ST-segment elevation myocardial infarction (STEMI) remains a leading cause of global morbidity and mortality worldwide [1,2]. Obesity, a well-established and increasingly prevalent cardiovascular disease risk factor, is projected to affect over 51% of the U.S. population by 2030 [2,3,4]. Obesity significantly impacts STEMI outcomes; however, the relationship between obesity and STEMI outcomes is complex, with potential sex-specific differences.
The ‘obesity paradox’, characterized by better outcomes in obese patients compared to their non-obese counterparts, has been observed in various cardiovascular conditions [5], including acute coronary syndromes [6]. This phenomenon has been attributed to various mechanisms such as increased metabolic reserve, cardioprotective adipokines, and lower access site complications. Studies examining the influence of obesity on outcomes in STEMI have yielded conflicting findings. Many studies demonstrated a lower in-hospital and long-term mortality among obese patients compared to their normal-weight counterparts, consistent with the ‘obesity paradox’ [7,8,9,10,11], while others reported no significant differences [12,13], and some indicated an increased in-hospital mortality in extremely obese patients [14,15]. There are significant sex differences in fat composition and distribution [16,17]. However, the extent to which these sex-specific variations influence the relationship between obesity and STEMI outcomes, particularly long-term mortality, remains largely unexplored.
This study aimed to investigate the relationship between body mass index (BMI) and all-cause mortality in a large, registry-based prospective cohort of consecutive STEMI patients in the United States.

2. Methods

2.1. Study Population

This study was conducted at two tertiary percutaneous coronary intervention (PCI) centers in the United States, The Minneapolis Heart Institute in Minneapolis, MN, and The Christ Hospital in Cincinnati, OH, which are part of the Midwest STEMI Consortium [18]. We included all STEMI activations within 24 h of symptom onset, based on ischemic symptoms and ST-segment elevation or new (presumed new) left bundle branch block.

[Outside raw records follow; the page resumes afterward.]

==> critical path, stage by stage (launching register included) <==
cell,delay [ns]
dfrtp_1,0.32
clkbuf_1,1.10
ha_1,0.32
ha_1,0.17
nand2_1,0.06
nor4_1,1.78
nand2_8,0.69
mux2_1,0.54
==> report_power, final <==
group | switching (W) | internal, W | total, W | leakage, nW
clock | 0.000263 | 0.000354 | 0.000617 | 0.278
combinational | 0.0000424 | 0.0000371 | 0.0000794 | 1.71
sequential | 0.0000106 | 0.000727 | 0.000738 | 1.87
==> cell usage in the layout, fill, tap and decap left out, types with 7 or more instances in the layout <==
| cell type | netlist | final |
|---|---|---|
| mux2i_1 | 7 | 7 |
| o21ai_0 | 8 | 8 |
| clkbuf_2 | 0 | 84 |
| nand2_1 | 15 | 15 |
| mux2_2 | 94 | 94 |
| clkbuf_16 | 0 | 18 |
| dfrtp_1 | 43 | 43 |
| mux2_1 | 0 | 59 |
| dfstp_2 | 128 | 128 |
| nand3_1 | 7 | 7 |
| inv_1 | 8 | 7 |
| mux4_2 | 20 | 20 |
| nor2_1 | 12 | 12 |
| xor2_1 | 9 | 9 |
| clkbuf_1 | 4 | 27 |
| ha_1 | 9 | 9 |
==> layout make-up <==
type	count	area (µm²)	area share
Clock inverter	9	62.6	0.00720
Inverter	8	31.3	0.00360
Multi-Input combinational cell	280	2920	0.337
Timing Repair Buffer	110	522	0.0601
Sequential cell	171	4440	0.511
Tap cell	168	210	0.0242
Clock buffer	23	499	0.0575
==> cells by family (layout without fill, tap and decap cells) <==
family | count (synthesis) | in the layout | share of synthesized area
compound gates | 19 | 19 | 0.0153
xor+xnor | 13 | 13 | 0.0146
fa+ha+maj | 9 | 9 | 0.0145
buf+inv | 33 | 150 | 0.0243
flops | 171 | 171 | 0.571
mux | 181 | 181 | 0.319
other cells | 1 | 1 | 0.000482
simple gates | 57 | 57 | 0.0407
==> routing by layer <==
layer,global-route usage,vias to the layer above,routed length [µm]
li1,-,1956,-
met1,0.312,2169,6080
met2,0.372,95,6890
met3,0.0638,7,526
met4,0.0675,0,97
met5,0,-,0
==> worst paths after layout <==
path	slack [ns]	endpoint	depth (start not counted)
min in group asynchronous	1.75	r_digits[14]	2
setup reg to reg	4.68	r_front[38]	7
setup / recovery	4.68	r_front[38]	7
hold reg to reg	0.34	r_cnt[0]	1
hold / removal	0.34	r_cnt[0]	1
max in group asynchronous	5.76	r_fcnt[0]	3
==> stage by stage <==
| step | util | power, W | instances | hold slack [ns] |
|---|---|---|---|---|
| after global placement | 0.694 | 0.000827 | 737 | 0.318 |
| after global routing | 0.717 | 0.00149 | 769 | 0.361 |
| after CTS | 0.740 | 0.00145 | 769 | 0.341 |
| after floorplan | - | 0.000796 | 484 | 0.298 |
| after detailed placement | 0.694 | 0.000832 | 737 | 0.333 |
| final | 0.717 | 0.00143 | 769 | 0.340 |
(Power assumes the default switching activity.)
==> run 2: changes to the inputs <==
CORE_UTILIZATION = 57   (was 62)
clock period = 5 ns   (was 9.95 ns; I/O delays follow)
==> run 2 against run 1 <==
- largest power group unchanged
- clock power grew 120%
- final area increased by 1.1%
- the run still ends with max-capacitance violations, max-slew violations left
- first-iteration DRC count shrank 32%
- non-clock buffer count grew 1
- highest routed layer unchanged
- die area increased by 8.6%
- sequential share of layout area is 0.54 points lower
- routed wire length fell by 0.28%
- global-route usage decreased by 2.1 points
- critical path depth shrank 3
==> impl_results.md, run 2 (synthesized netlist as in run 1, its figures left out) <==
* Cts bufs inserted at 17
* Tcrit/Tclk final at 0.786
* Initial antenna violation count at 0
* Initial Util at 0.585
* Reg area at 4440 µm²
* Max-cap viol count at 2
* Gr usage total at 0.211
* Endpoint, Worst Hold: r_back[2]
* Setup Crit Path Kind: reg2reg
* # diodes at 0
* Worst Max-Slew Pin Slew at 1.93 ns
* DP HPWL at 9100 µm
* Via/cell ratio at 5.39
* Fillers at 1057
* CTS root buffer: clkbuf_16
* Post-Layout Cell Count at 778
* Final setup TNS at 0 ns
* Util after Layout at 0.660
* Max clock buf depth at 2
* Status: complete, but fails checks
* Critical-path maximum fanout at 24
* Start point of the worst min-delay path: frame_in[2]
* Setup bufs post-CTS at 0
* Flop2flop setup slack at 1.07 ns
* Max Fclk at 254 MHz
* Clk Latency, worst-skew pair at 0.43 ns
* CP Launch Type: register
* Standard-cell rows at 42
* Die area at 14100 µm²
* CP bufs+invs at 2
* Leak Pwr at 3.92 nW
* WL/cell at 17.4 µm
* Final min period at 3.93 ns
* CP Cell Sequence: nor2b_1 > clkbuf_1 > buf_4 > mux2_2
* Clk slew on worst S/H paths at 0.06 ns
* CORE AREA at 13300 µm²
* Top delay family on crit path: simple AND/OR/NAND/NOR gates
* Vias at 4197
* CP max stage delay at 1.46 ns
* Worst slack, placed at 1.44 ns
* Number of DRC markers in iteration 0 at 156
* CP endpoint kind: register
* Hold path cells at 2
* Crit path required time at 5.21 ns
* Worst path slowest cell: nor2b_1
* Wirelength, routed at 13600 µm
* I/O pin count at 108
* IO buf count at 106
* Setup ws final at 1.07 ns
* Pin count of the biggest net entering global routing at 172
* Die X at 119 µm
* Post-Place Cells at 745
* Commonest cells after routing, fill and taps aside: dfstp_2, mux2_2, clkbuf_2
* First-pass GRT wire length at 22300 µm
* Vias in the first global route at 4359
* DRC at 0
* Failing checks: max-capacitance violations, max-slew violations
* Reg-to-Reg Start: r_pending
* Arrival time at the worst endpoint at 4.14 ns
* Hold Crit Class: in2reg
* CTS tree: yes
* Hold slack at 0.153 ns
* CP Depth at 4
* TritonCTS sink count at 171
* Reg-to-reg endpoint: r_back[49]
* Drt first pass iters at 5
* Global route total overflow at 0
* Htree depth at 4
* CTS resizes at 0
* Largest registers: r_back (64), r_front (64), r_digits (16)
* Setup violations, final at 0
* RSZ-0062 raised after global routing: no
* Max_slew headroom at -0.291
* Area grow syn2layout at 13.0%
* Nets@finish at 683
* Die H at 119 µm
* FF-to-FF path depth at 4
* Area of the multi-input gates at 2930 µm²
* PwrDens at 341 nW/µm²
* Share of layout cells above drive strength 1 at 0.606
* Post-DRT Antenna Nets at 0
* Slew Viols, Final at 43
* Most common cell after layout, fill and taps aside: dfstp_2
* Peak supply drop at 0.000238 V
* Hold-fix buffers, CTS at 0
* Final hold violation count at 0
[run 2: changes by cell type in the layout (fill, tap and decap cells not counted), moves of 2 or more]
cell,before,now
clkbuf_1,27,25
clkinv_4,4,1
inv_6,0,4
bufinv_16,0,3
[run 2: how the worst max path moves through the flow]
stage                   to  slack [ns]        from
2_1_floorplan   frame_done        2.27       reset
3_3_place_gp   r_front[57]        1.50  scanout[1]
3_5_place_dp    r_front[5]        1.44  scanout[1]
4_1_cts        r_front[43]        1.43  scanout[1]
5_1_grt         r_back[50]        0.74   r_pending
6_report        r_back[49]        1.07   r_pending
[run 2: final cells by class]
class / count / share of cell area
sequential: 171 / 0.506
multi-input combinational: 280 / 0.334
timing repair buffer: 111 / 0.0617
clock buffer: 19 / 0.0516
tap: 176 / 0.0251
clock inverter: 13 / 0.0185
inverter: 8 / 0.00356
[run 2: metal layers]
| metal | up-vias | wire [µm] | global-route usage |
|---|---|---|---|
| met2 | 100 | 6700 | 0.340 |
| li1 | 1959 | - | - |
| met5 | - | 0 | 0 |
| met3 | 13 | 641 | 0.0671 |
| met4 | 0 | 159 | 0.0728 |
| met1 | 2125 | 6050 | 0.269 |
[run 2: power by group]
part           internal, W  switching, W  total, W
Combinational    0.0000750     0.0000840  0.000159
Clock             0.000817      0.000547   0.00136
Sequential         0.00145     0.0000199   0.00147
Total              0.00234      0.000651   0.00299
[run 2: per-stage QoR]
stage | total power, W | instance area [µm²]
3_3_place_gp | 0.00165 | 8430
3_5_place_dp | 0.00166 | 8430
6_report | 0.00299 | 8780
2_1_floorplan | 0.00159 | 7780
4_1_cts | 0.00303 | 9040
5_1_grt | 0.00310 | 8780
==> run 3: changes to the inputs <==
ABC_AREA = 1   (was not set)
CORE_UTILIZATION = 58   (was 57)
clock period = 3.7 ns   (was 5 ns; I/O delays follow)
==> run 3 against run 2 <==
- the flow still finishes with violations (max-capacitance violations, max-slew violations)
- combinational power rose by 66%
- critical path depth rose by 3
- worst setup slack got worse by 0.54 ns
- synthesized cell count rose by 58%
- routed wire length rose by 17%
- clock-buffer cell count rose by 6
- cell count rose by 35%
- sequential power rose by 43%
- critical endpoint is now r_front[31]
===== src/rtl/sap_ram_responder_pkg.sv =====
// Shared types and default widths for the SAP RAM responder and its neighbours (PC, MAR).
// Pure declarations; no logic, no latency, no flow control.
package sap_ram_responder_pkg;

   localparam int SAP_ADDR_W = 8;
   localparam int SAP_DATA_W = 8;

   typedef enum logic [1:0] {
      IDLE = 2'd0,
      PROG = 2'd1,
      READ = 2'd2
   } state_e;

endpackage


===== src/rtl/sap_ram_responder_if.sv =====
// Bundle of the MAR read path, the program-load stream and the W-bus read return.
// Wires only; the responder owns all timing, and wr_ready carries the write backpressure.
interface sap_ram_responder_if
   import sap_ram_responder_pkg::*;
#(
   parameter int ADDR_W = SAP_ADDR_W,
   parameter int DATA_W = SAP_DATA_W
);
   logic [ADDR_W-1:0] addr_in;
   logic              ce;
   logic              prog;
   logic              wr_valid;
   logic [DATA_W-1:0] wr_data;
   logic              wr_ready;
   logic [ADDR_W-1:0] prog_addr;
   logic              prog_done;
   logic [DATA_W-1:0] rd_data;
   logic              rd_valid;
   logic              bus_en;

   modport master (
      output addr_in, ce, prog, wr_valid, wr_data,
      input  wr_ready, prog_addr, prog_done, rd_data, rd_valid, bus_en
   );

   modport slave (
      input  addr_in, ce, prog, wr_valid, wr_data,
      output wr_ready, prog_addr, prog_done, rd_data, rd_valid, bus_en
   );
endinterface


===== src/rtl/sap_ram_responder_array.sv =====
// DEPTH x DATA_W storage with synchronous write and enabled, resettable synchronous read.
// Latency: 1 cycle read; the write lands on the edge. No backpressure; rdata holds while re is low.
module sap_ram_responder_array
   import sap_ram_responder_pkg::*;
#(
   parameter int ADDR_W = SAP_ADDR_W,
   parameter int DATA_W = SAP_DATA_W
) (
   input  logic              clk,
   input  logic              reset,
   input  logic              we,
   input  logic [ADDR_W-1:0] waddr,
   input  logic [DATA_W-1:0] wdata,
   input  logic              re,
   input  logic [ADDR_W-1:0] raddr,
   output logic [DATA_W-1:0] rdata
);
   localparam int DEPTH = 1 << ADDR_W;

   // Storage has no reset so a program survives a reset of the control path.
   logic [DATA_W-1:0] mem [DEPTH];
   logic [DATA_W-1:0] rdata_q;
   logic [DATA_W-1:0] rdata_d;

   always_ff @(posedge clk) begin
      if (we) begin
         mem[waddr] <= wdata;
      end
   end

   always_comb begin
      rdata_d = rdata_q;
      if (re) begin
         rdata_d = mem[raddr];
      end
   end

   always_ff @(posedge clk) begin
      if (reset) begin
         rdata_q <= '0;
      end else begin
         rdata_q <= rdata_d;
      end
   end

   assign rdata = rdata_q;
endmodule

All patients included in this study were treated with similar standardized treatment protocols, including pre-treatment with anti-platelets and anticoagulants and immediate referral to the cardiac catheterization laboratory for primary PCI. No exclusion criteria were applied. The study population and the protocol have been previously described in detail [18]. The study protocol and data-sharing agreement between centers were approved by the institutional review boards of each center.
We included 4682 consecutive STEMI patients presenting between January 2010 and December 2020. Patients were divided into three different groups based on their BMI at time of presentation: normal weight (18.5–24.9 kg/m2), overweight (25.0–29.9 kg/m2), and obese (30.0 kg/m2 or above). Demographic and clinical characteristics, angiographic details, laboratory markers, and discharge medications were abstracted by reviewing electronic medical records. All-cause mortality was collected in-hospital and at 1-year follow-up from the electronic medical records and at 5-year follow-up from the national death index.

2.2. Statistical Analysis

Continuous variables are summarized with median and interquartile range (IQR) and compared by using Wilcoxon-rank sum tests. Categorical variables are summarized with count and percentage and compared by using Chi-square tests or Fisher’s exact tests. Survival rates were estimated by using the Kaplan–Meier method and compared by using log-rank tests. Odds ratio (OR) and their corresponding 95% confidence intervals (CIs) of in-hospital mortality for the overweight and obese groups compared to the normal BMI group were estimated using logistic regression models adjusting for age, race/ethnicity, study site, year of STEMI, hypertension, diabetes, dyslipidemia, smoking history, stroke, ejection fraction, out-of-hospital cardiac arrest (OHCA), and percutaneous coronary intervention (PCI) at time of presentation. Analysis of long-term mortality was performed for presentation to 5-year mortality, calculated from the date of presentation to the date of event (all-cause death), and discharge-to-5-year mortality for patients surviving to discharge, with length of follow-up calculated from the date of hospital discharge to the date of event (all-cause death). Hazard ratio (HR) and 95% CI for long-term mortality were estimated using Cox proportional hazard models, adjusting for the same variables as the in-hospital mortality models. To investigate potential differences between BMI groups based on sex, the interaction between BMI group and sex was tested. This interaction term was not found to be significant. Although the interaction effect for sex and BMI was not statistically significant, it had a meaningful trend that drove us to decide to pursue subgroup analysis by sex. All analyses were performed in the overall cohort and repeated separately in the females and males in the cohort. The proportional hazards assumption was evaluated by visually inspecting plots of scaled Schoenfeld residuals. Incidence of missing data for primary variables (BMI and sex) was <0.5%. All computations were performed using R version 4.4.2 (R Core Team, 2024) and RStudio 2024.9.1.394 (Posit team, 2024).

3. Results

3.1. Characteristics of STEMI Patients Stratified by BMI Groups

Among 4682 consecutive STEMI patients, 30.1% were female. When assessed by BMI categories, 22.2% were normal weight, 36.2% overweight, and 41.6% obese (Table 1).
Compared to patients with normal weight or overweight, obese patients were younger and had a higher proportion of cardiovascular risk factors (hypertension, diabetes, dyslipidemia, and family history of coronary artery disease [CAD]). Obese patients had a higher proportion of medications on admission (aspirin, anti-platelet therapy, statins, beta blockers, and renin–angiotensin–aldosterone inhibitors [RASS-I]). Obese patients had a higher proportion of out-of-hospital cardiac arrest and longer door-to-balloon time compared to normal-weight or overweight patients. The incidence of cardiogenic shock was similar in the different BMI groups (Table 1).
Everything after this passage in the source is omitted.